Since March 2015 Saudi Arabia has been fighting a vicious bombing campaign and imposing a blockade of Yemen in defence of Abd Rabbuh Mansur Hadi, who Saudi Arabia wants to retain Yemen’s Presidency. Hadi and the Saudis are backed by the West.
British arms manufacturers have sold planes and bombs to the Saudis which are being used during the current campaign. The Campaign Against the Arms Trade is conducting a legal battle in the British courts attempting to stop weapons sales to Saudi Arabia. In July the High Court agreed to allow CAAT to take the government’s policy — to continue arming the Saudis — to Judicial Review.
Also in July the UK government subtly shifted its stance on the conflict, admitting that previous Ministerial statements that the Saudis had not committed war crimes in Yemen were too categorical. Saudi Arabia has bombed many civilian facilities including factories, schools and hospitals. The Saudis oppose Houthi forces based in the north of Yemen, who are allied with the former President Ali Abdullah Saleh. The Saudis are concerned that the Houthis – a political-military force based on a Shia sect – are backed by Iran.
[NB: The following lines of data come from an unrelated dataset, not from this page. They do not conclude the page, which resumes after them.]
## src/hdl/mdf_pkg.sv

```systemverilog
// package for the motor driver fault response block
package mdf_pkg;
   // register offsets (word index == byte address / 4 not used; byte addresses)
   localparam logic [7:0] ADDR_CTRL = 8'h00;
   localparam logic [7:0] ADDR_STATUS = 8'h04;
   localparam logic [7:0] ADDR_IRQ_STAT = 8'h08;
   localparam logic [7:0] ADDR_IRQ_CLR = 8'h0C;
   localparam logic [7:0] ADDR_IRQ_EN = 8'h10;
   localparam logic [7:0] ADDR_THRESH = 8'h14;
   localparam logic [7:0] ADDR_BRIDGE = 8'h18;
   // control register fields
   localparam int CTRL_MODE_LSB = 0;
   localparam int CTRL_TMO_EN_BIT = 4;
   localparam int CTRL_CLR_BIT = 5;
   localparam logic [31:0] CTRL_RESET = 32'h0000_0000;
   localparam logic [15:0] THRESH_RESET = 16'hFFFF;
   // status bit positions
   localparam int ST_CTRL_FAULT = 0;
   localparam int ST_DRV_FAULT = 1;
   localparam int ST_LOCK = 2;
   localparam int ST_TMO1 = 3;
   localparam int ST_TMO2 = 4;
   localparam int ST_RATE = 5;
   localparam int ST_PUMP_UV = 6;
   localparam int NUM_EVT = 7;
   // action selections of the software lock limit
   localparam logic [3:0] MODE_REPORT = 4'h8;
   // timing
   localparam int CLK_MHZ = 125;
   localparam int PD_TIMEOUT_MS = 500;
   localparam int PD_TIMEOUT_CYC = PD_TIMEOUT_MS * 1000 * CLK_MHZ;
   localparam int LOCK_RETRY_MS = 1000;
   localparam int LOCK_RETRY_CYC = LOCK_RETRY_MS * 1000 * CLK_MHZ;
   // bridge states
   typedef enum logic [2:0] {
      MDF_BR_ACTIVE,
      MDF_BR_HIZ,
      MDF_BR_RECIRC,
      MDF_BR_HS_BRAKE,
      MDF_BR_LS_BRAKE
   } mdf_bridge_t;
   // analog supply monitor levels
   typedef struct packed {
      logic motor_supply_uv;
      logic analog_reg_uv;
      logic buck_uv;
      logic pump_uv;
   } mdf_supply_t;
   // position detect activity
   typedef struct packed {
      logic ramp_active;
      logic pulse_start;
      logic current_decayed;
   } mdf_detect_t;
   // lock fault handling state
   typedef enum logic [1:0] {
      MDF_LK_IDLE,
      MDF_LK_LATCHED,
      MDF_LK_RETRY,
      MDF_LK_REPORT
   } mdf_lock_st_t;
endpackage : mdf_pkg

```

## src/hdl/mdf_fault_ctrl.sv

```systemverilog
// fault supervision and bridge response logic of the motor driver
`timescale 1ns/1ps
`default_nettype none
// How it works
// 0011b lock trip: low-side brake, latched
// lock selections: latched, retry, report, ignore
// position ramp over 500ms: hi-z, latched
// pulse before decay: hi-z, latched; code checks it only while position_detect_timeout_enable is set
// motor supply low disables bridge, pump, logic
// motor supply low resets whole device
// analog regulator low disables bridge, pump, logic
// analog regulator low resets device
// buck low turns off both buck switches
// buck low resets device
// pump low: bridge off, fault pin low
// pump low sets driver and pump flags
// pump recovery is automatic, no clear
// pump flag sticks until clear command
// latched release needs condition gone plus clear
module mdf_fault_ctrl #(
   parameter int LOCK_RETRY_CYCLES = mdf_pkg::LOCK_RETRY_CYC,
   parameter int PD_TIMEOUT_CYCLES = mdf_pkg::PD_TIMEOUT_CYC,
   parameter int CUR_W = 16
) (
   // clock and reset
   input wire logic ref_clk,
   input wire logic rst,
   // register port
   input wire logic [7:0] reg_addr,
   input wire logic [31:0] reg_wdata,
   input wire logic reg_wr,
   input wire logic reg_rd,
   output logic [31:0] reg_rdata,
   // analog monitors, asynchronous levels
   input wire mdf_pkg::mdf_supply_t supply_mon,
   input wire mdf_pkg::mdf_detect_t detect_mon,
   input wire logic [CUR_W-1:0] sense_current,
   // outputs
   output mdf_pkg::mdf_bridge_t bridge_state,
   output logic pump_enable,
   output logic buck_hs_enable,
   output logic buck_ls_enable,
   output logic logic_reset,
   output logic fault_out_n,
   output logic irq
);
   import mdf_pkg::*;

   localparam int SYNC_W = 7;

   // two-stage synchronisers for pin levels
   logic [SYNC_W-1:0] sync1_q, sync2_q;
   always_ff @(posedge ref_clk) begin
      sync1_q <= {supply_mon, detect_mon};
      sync2_q <= sync1_q;
   end
   logic mv_uv, av_uv, bk_uv, cp_uv, ramp_s, pulse_s, decayed_s;
   assign {mv_uv, av_uv, bk_uv, cp_uv, ramp_s, pulse_s, decayed_s} = sync2_q;

   // pulse start edge, taken from the second stage only
   logic pulse_d1_q;
   always_ff @(posedge ref_clk) begin
      pulse_d1_q <= rst ? 1'b0 : pulse_s;
   end
   wire pulse_rise = pulse_s & ~pulse_d1_q;

   // any supply lockout acts as a device reset
   wire dev_rst = rst | mv_uv | av_uv | bk_uv;

   // registers
   logic [31:0] ctrl_q;
   logic [CUR_W-1:0] thresh_q;
   logic [NUM_EVT-1:0] status_q, irq_st_q, irq_en_q;
   wire wr_ctrl = reg_wr & (reg_addr == ADDR_CTRL);
   wire wr_clr = reg_wr & (reg_addr == ADDR_IRQ_CLR);
   wire wr_en = reg_wr & (reg_addr == ADDR_IRQ_EN);
   wire wr_thr = reg_wr & (reg_addr == ADDR_THRESH);
   wire clear_fault_cmd = wr_ctrl & reg_wdata[CTRL_CLR_BIT];
   wire [3:0] sw_lock_action_select = ctrl_q[CTRL_MODE_LSB +: 4];
   wire position_detect_timeout_enable = ctrl_q[CTRL_TMO_EN_BIT];
   wire [CUR_W-1:0] sw_lock_current_threshold = thresh_q;

   // lock limit decode
   wire lock_trip = sense_current > sw_lock_current_threshold;
   wire mode_ignore = sw_lock_action_select[3] & sw_lock_action_select[0];
   wire mode_report = sw_lock_action_select == MODE_REPORT;
   wire mode_retry = sw_lock_action_select[3:2] == 2'b01;
   wire mode_latch = sw_lock_action_select[3:2] == 2'b00;

   // map selection bits 1:0 to a bridge state
   function automatic mdf_bridge_t lock_bridge(input logic [1:0] sel);
      unique case (sel)
         2'b00: lock_bridge = MDF_BR_HIZ;
         2'b01: lock_bridge = MDF_BR_RECIRC;
         2'b10: lock_bridge = MDF_BR_HS_BRAKE;
         2'b11: lock_bridge = MDF_BR_LS_BRAKE;
      endcase
   endfunction : lock_bridge

   // lock fault machine with retry timer
   mdf_lock_st_t lk_q;
   logic [31:0] retry_cnt_q;
   logic [1:0] lk_sel_q;
   wire retry_done = retry_cnt_q == 32'(LOCK_RETRY_CYCLES - 1);
   always_ff @(posedge ref_clk) begin
      if (dev_rst) begin
         lk_q <= MDF_LK_IDLE;
         retry_cnt_q <= 32'h0000_0000;
         lk_sel_q <= 2'h0;
      end else begin
         unique case (lk_q)
            MDF_LK_IDLE: begin
               retry_cnt_q <= 32'h0000_0000;
               lk_sel_q <= sw_lock_action_select[1:0];
               if (lock_trip & ~mode_ignore) begin
                  if (mode_latch) lk_q <= MDF_LK_LATCHED;
                  else if (mode_retry) lk_q <= MDF_LK_RETRY;
                  else if (mode_report) lk_q <= MDF_LK_REPORT;
               end
            end
            // release only when the trip is gone and clear arrives
            MDF_LK_LATCHED, MDF_LK_REPORT: begin
               if (clear_fault_cmd & ~lock_trip) lk_q <= MDF_LK_IDLE;
            end
            MDF_LK_RETRY: begin
               retry_cnt_q <= retry_cnt_q + 32'h0000_0001;
               if (retry_done) lk_q <= MDF_LK_IDLE;
            end
         endcase
      end
   end
   wire lock_active = lk_q != MDF_LK_IDLE;
   wire lock_drives = (lk_q == MDF_LK_LATCHED) | (lk_q == MDF_LK_RETRY);

   // position detect ramp timer and latched faults
   logic [31:0] ramp_cnt_q;
   logic tmo_q, rate_q;
   wire tmo_hit = position_detect_timeout_enable & ramp_s &
                  (ramp_cnt_q == 32'(PD_TIMEOUT_CYCLES - 1));
   wire rate_hit = position_detect_timeout_enable & pulse_rise & ~decayed_s;
   always_ff @(posedge ref_clk) begin
      if (dev_rst) begin
         ramp_cnt_q <= 32'h0000_0000;
         tmo_q <= 1'b0;
         rate_q <= 1'b0;
      end else begin
         // counter holds at limit while the timeout is enabled; restarts with every new ramp
         if (!ramp_s) ramp_cnt_q <= 32'h0000_0000;
         else if (!tmo_hit) ramp_cnt_q <= ramp_cnt_q + 32'h0000_0001;
         // set wins over a clear in the same cycle
         tmo_q <= tmo_hit | (tmo_q & ~(clear_fault_cmd & ~ramp_s));
         rate_q <= rate_hit | (rate_q & ~clear_fault_cmd);
      end
   end

   // status flags, sticky until clear command
   logic [NUM_EVT-1:0] st_set;
   // fault levels that the clear itself ends must not re-arm their flag in the
   // clearing cycle; a fault that persists sets the flag again one cycle later
   wire lvl_mask = ~clear_fault_cmd;
   assign st_set[ST_CTRL_FAULT] = (lock_active | tmo_q | rate_q) & lvl_mask;
   assign st_set[ST_DRV_FAULT] = cp_uv;
   assign st_set[ST_LOCK] = lock_active & lvl_mask;
   assign st_set[ST_TMO1] = tmo_hit & ramp_s;
   assign st_set[ST_TMO2] = 1'b0;
   assign st_set[ST_RATE] = rate_hit;
   assign st_set[ST_PUMP_UV] = cp_uv;
   always_ff @(posedge ref_clk) begin
      if (dev_rst) begin
         status_q <= '0;
      end else begin
         status_q <= st_set | (status_q & ~{NUM_EVT{clear_fault_cmd}});
      end
   end

   // interrupt sticky bits, enable and write-one clear
   always_ff @(posedge ref_clk) begin
      if (dev_rst) begin
         irq_st_q <= '0;
         irq_en_q <= '0;
      end else begin
         irq_st_q <= (st_set & ~status_q) |
                     (irq_st_q & ~(wr_clr ? reg_wdata[NUM_EVT-1:0] : '0));
         if (wr_en) irq_en_q <= reg_wdata[NUM_EVT-1:0];
      end
   end
   assign irq = |(irq_st_q & irq_en_q);

   // software registers
   always_ff @(posedge ref_clk) begin
      if (dev_rst) begin
         ctrl_q <= CTRL_RESET;
         thresh_q <= THRESH_RESET[CUR_W-1:0];
      end else begin
         if (wr_ctrl) ctrl_q <= reg_wdata & ~(32'h0000_0001 << CTRL_CLR_BIT);
         if (wr_thr) thresh_q <= reg_wdata[CUR_W-1:0];
      end
   end

   // bridge priority: lockouts, pump low, position faults, lock action
   mdf_bridge_t br_d;
   assign br_d = (dev_rst | cp_uv) ? MDF_BR_HIZ :
                 (tmo_q | rate_q) ? MDF_BR_HIZ :
                 lock_drives ? lock_bridge(lk_sel_q) : MDF_BR_ACTIVE;
   wire fault_d = cp_uv | tmo_q | rate_q | lock_active;
   always_ff @(posedge ref_clk) begin
      bridge_state <= br_d;
      fault_out_n <= dev_rst ? 1'b1 : ~fault_d;
      pump_enable <= ~(mv_uv | av_uv) & ~rst;
      buck_hs_enable <= ~bk_uv & ~rst;
      buck_ls_enable <= ~bk_uv & ~rst;
      logic_reset <= dev_rst;
   end

   // read data, one cycle after the strobe
   logic [31:0] rd_d;
   assign rd_d = (reg_addr == ADDR_CTRL) ? ctrl_q :
                 (reg_addr == ADDR_STATUS) ? 32'(status_q) :
                 (reg_addr == ADDR_IRQ_STAT) ? 32'(irq_st_q) :
                 (reg_addr == ADDR_IRQ_EN) ? 32'(irq_en_q) :
                 (reg_addr == ADDR_THRESH) ? 32'(thresh_q) :
                 (reg_addr == ADDR_BRIDGE) ? 32'(br_d) : 32'h0000_0000;
   always_ff @(posedge ref_clk) begin
      reg_rdata <= (reg_rd & ~rst) ? rd_d : 32'h0000_0000;
   end

   // checks
   property p_pump_fault;
      @(posedge ref_clk) disable iff (rst) cp_uv |=> !fault_out_n && bridge_state == MDF_BR_HIZ;
   endproperty
   a_pump_fault: assert property (p_pump_fault) else $error("pump low not seen");
   property p_pump_flag;
      @(posedge ref_clk) disable iff (dev_rst) cp_uv |=> status_q[ST_PUMP_UV] && status_q[ST_DRV_FAULT];
   endproperty
   a_pump_flag: assert property (p_pump_flag) else $error("pump flags not set");
   property p_pump_sticky;
      @(posedge ref_clk) disable iff (dev_rst)
         status_q[ST_PUMP_UV] && !clear_fault_cmd |=> status_q[ST_PUMP_UV];
   endproperty
   a_pump_sticky: assert property (p_pump_sticky) else $error("pump flag lost");
   property p_ls_brake;
      @(posedge ref_clk) disable iff (dev_rst)
         lk_q == MDF_LK_IDLE && lock_trip && sw_lock_action_select == 4'h3
         |=> ##1 bridge_state == MDF_BR_LS_BRAKE && !fault_out_n;
   endproperty
   a_ls_brake: assert property (p_ls_brake) else $error("no low-side brake");
   property p_latch_hold;
      @(posedge ref_clk) disable iff (dev_rst)
         lk_q == MDF_LK_LATCHED && !clear_fault_cmd |=> lk_q == MDF_LK_LATCHED;
   endproperty
   a_latch_hold: assert property (p_latch_hold) else $error("latch released");
   property p_ignore;
      @(posedge ref_clk) disable iff (dev_rst)
         lk_q == MDF_LK_IDLE && mode_ignore |=> lk_q == MDF_LK_IDLE;
   endproperty
   a_ignore: assert property (p_ignore) else $error("ignored mode acted");
   property p_rate;
      @(posedge ref_clk) disable iff (dev_rst) rate_hit |=> rate_q ##1 bridge_state == MDF_BR_HIZ;
   endproperty
   a_rate: assert property (p_rate) else $error("pulse rate fault missed");
   property p_lockout;
      @(posedge ref_clk) mv_uv |=> logic_reset && !pump_enable && bridge_state == MDF_BR_HIZ;
   endproperty
   a_lockout: assert property (p_lockout) else $error("lockout not applied");
   property p_buck;
      @(posedge ref_clk) bk_uv |=> !buck_hs_enable && !buck_ls_enable && logic_reset;
   endproperty
   a_buck: assert property (p_buck) else $error("buck not off");
   // ramp timeout latches and takes the bridge to hi-z
   property p_tmo_fault;
      @(posedge ref_clk) disable iff (dev_rst)
         tmo_hit |=> tmo_q ##1 bridge_state == MDF_BR_HIZ && !fault_out_n;
   endproperty
   a_tmo_fault: assert property (p_tmo_fault) else $error("ramp timeout missed");
   // timeout holds while the ramp runs or no clear arrives
   property p_tmo_hold;
      @(posedge ref_clk) disable iff (dev_rst)
         tmo_q && (!clear_fault_cmd || ramp_s) |=> tmo_q;
   endproperty
   a_tmo_hold: assert property (p_tmo_hold) else $error("timeout released early");
   // pulse rate fault holds until a clear
   property p_rate_hold;
      @(posedge ref_clk) disable iff (dev_rst)
         rate_q && !clear_fault_cmd |=> rate_q;
   endproperty
   a_rate_hold: assert property (p_rate_hold) else $error("rate fault released early");
   // with no fault left the bridge drives and the pin is released, no clear needed
   property p_pump_recover;
      @(posedge ref_clk) disable iff (dev_rst)
         !cp_uv && !tmo_q && !rate_q && !lock_active |=> fault_out_n && bridge_state == MDF_BR_ACTIVE;
   endproperty
   a_pump_recover: assert property (p_pump_recover) else $error("no recovery");
   // analog regulator low: bridge, pump and logic off
   property p_analog_lockout;
      @(posedge ref_clk)
         av_uv |=> logic_reset && !pump_enable && bridge_state == MDF_BR_HIZ;
   endproperty
   a_analog_lockout: assert property (p_analog_lockout) else $error("analog lockout missed");
   // buck low clears the status flags and lock state like a reset
   property p_buck_reset;
      @(posedge ref_clk)
         bk_uv |=> status_q == '0 && lk_q == MDF_LK_IDLE && logic_reset;
   endproperty
   a_buck_reset: assert property (p_buck_reset) else $error("buck reset missed");
   // motor supply low returns the registers to reset values
   property p_motor_reset;
      @(posedge ref_clk)
         mv_uv |=> ctrl_q == CTRL_RESET && thresh_q == THRESH_RESET[CUR_W-1:0] && !irq;
   endproperty
   a_motor_reset: assert property (p_motor_reset) else $error("motor reset missed");
   // retry ends once its time has run out
   property p_retry_end;
      @(posedge ref_clk) disable iff (dev_rst)
         lk_q == MDF_LK_RETRY && retry_done |=> lk_q == MDF_LK_IDLE;
   endproperty
   a_retry_end: assert property (p_retry_end) else $error("retry did not end");
   // report only: pin low, bridge keeps driving
   property p_report_pin;
      @(posedge ref_clk) disable iff (dev_rst)
         lk_q == MDF_LK_REPORT && !cp_uv && !tmo_q && !rate_q |=> !fault_out_n && bridge_state == MDF_BR_ACTIVE;
   endproperty
   a_report_pin: assert property (p_report_pin) else $error("report mode wrong");
   // a latched lock never releases while the trip persists
   property p_latch_trip;
      @(posedge ref_clk) disable iff (dev_rst)
         lk_q == MDF_LK_LATCHED && lock_trip |=> lk_q == MDF_LK_LATCHED;
   endproperty
   a_latch_trip: assert property (p_latch_trip) else $error("released with trip");
   // clear with no new event empties the event flags
   property p_clear_flags;
      @(posedge ref_clk) disable iff (dev_rst)
         clear_fault_cmd && !cp_uv && !rate_hit && !tmo_hit |=> !status_q[ST_PUMP_UV] && !status_q[ST_RATE] && !status_q[ST_TMO1];
   endproperty
   a_clear_flags: assert property (p_clear_flags) else $error("flags not cleared");
   // pump returns once motor supply and analog regulator are good
   property p_pump_on;
      @(posedge ref_clk)
         !mv_uv && !av_uv && !rst |=> pump_enable;
   endproperty
   a_pump_on: assert property (p_pump_on) else $error("pump stays off");
   c_latch: cover property (@(posedge ref_clk) lk_q == MDF_LK_LATCHED ##1 lk_q == MDF_LK_IDLE);
   c_retry: cover property (@(posedge ref_clk) lk_q == MDF_LK_RETRY && retry_done);
   c_tmo: cover property (@(posedge ref_clk) tmo_hit);
   c_pump: cover property (@(posedge ref_clk) cp_uv ##1 !cp_uv);
   c_report: cover property (@(posedge ref_clk) lk_q == MDF_LK_REPORT);
endmodule : mdf_fault_ctrl
`default_nettype wire

```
The Houthis currently control the capital, Sanaa, and Hadi is based in the southern port of Aden. Hadi’s forces have regained some lost ground and are now back within 50km of the capital. Al Qaeda and Islamic State are both active in the country. None of the contending forces are worthy of support and the war should be condemned – in particular for the terrible effect it is having on the civilian population. At least 6,400 people, half of them civilians, have been killed and almost three million others have been displaced since March 2015. Yemen is a desperately poor country with over 80% of the population now in need of humanitarian aid. Most basic services – including basic health care – have collapsed. This war should end now.